__DATA TO PROCESS__
§ §

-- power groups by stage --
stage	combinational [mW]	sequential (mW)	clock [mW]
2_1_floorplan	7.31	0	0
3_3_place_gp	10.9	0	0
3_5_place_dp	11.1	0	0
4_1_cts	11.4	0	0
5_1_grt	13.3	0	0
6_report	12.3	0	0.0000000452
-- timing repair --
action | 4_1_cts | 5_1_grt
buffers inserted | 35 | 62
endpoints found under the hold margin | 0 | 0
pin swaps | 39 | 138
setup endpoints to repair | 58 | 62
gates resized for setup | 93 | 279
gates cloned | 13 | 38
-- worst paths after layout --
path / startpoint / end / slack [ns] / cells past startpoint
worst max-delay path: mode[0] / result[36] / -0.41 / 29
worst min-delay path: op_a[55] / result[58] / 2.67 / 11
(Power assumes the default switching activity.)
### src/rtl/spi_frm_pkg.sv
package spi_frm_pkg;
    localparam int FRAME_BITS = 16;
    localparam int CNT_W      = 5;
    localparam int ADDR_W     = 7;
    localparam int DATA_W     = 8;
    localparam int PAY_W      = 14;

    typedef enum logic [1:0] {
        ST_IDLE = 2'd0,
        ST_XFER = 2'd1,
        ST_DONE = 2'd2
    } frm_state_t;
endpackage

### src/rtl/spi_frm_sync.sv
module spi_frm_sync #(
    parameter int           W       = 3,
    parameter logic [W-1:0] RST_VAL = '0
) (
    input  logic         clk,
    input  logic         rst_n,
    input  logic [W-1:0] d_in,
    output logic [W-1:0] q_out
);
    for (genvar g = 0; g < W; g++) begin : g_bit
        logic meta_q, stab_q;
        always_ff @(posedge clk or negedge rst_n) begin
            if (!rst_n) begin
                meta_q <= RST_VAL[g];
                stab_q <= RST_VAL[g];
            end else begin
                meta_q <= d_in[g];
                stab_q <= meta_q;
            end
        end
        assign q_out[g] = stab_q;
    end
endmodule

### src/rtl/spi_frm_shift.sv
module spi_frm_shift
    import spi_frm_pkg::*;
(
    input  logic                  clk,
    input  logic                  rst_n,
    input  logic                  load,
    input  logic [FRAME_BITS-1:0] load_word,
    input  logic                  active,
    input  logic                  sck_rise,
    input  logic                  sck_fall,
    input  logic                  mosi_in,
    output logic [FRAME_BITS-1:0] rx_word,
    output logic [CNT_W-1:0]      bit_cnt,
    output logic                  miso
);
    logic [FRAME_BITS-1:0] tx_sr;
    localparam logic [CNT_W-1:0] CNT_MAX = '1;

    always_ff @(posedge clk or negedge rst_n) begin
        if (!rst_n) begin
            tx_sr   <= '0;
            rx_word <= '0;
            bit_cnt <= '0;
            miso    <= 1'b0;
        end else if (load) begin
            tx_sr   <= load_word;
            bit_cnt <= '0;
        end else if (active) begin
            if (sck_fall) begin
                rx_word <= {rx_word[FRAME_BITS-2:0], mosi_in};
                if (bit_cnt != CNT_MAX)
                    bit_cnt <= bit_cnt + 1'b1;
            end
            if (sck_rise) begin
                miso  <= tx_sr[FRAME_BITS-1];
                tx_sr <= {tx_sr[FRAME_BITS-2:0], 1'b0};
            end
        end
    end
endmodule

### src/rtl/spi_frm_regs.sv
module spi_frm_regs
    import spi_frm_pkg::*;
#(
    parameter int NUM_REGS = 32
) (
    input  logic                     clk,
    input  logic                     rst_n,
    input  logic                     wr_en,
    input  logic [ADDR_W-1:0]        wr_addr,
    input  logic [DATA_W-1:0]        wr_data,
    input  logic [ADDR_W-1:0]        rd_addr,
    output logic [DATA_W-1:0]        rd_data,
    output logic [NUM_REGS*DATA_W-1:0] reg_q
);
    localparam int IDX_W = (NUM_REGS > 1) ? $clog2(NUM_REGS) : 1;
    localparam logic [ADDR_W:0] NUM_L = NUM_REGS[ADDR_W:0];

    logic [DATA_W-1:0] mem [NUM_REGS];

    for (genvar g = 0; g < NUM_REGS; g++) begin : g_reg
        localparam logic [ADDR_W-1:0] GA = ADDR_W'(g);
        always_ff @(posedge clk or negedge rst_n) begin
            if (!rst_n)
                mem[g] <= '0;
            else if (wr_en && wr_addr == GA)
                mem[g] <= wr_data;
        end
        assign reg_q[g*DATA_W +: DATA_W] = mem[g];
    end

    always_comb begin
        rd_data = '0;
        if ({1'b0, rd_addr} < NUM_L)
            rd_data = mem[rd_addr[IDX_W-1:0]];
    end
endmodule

§ §

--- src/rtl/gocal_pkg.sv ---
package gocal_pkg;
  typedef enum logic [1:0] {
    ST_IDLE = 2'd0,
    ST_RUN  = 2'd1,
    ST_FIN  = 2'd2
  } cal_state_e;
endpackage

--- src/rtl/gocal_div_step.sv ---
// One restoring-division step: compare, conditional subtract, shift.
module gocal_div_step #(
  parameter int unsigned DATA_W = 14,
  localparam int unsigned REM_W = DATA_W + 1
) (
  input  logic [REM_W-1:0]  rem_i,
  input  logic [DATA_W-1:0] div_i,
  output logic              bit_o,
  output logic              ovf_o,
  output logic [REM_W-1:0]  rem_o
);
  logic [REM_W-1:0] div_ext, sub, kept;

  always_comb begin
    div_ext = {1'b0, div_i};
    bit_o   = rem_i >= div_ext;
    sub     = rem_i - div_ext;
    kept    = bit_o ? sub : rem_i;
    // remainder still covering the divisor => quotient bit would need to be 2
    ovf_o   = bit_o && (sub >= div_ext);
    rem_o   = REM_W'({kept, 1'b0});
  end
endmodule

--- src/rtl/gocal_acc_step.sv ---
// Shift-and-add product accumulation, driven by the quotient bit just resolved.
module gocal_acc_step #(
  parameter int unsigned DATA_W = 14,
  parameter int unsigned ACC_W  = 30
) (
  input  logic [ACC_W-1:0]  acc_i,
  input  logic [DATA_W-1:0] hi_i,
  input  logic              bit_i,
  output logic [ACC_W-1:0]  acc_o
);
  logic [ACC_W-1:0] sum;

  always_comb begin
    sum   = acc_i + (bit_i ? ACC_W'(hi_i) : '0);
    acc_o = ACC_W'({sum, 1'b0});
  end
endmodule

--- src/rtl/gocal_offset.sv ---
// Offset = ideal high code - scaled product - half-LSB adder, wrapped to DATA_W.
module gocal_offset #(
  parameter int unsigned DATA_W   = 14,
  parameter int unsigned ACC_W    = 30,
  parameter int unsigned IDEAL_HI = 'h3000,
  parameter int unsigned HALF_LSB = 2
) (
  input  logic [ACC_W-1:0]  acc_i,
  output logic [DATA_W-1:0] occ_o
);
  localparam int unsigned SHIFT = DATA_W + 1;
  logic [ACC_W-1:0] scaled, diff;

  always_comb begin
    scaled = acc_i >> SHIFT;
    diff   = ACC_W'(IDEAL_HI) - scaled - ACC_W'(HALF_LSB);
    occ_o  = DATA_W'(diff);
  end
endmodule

§ §

__PROBLEM REQUIREMENTS__
When a line in the material contains the string "gates", copy that line.

__ANSWER FOR THIS EXERCISE__
gates resized for setup | 93 | 279
gates cloned | 13 | 38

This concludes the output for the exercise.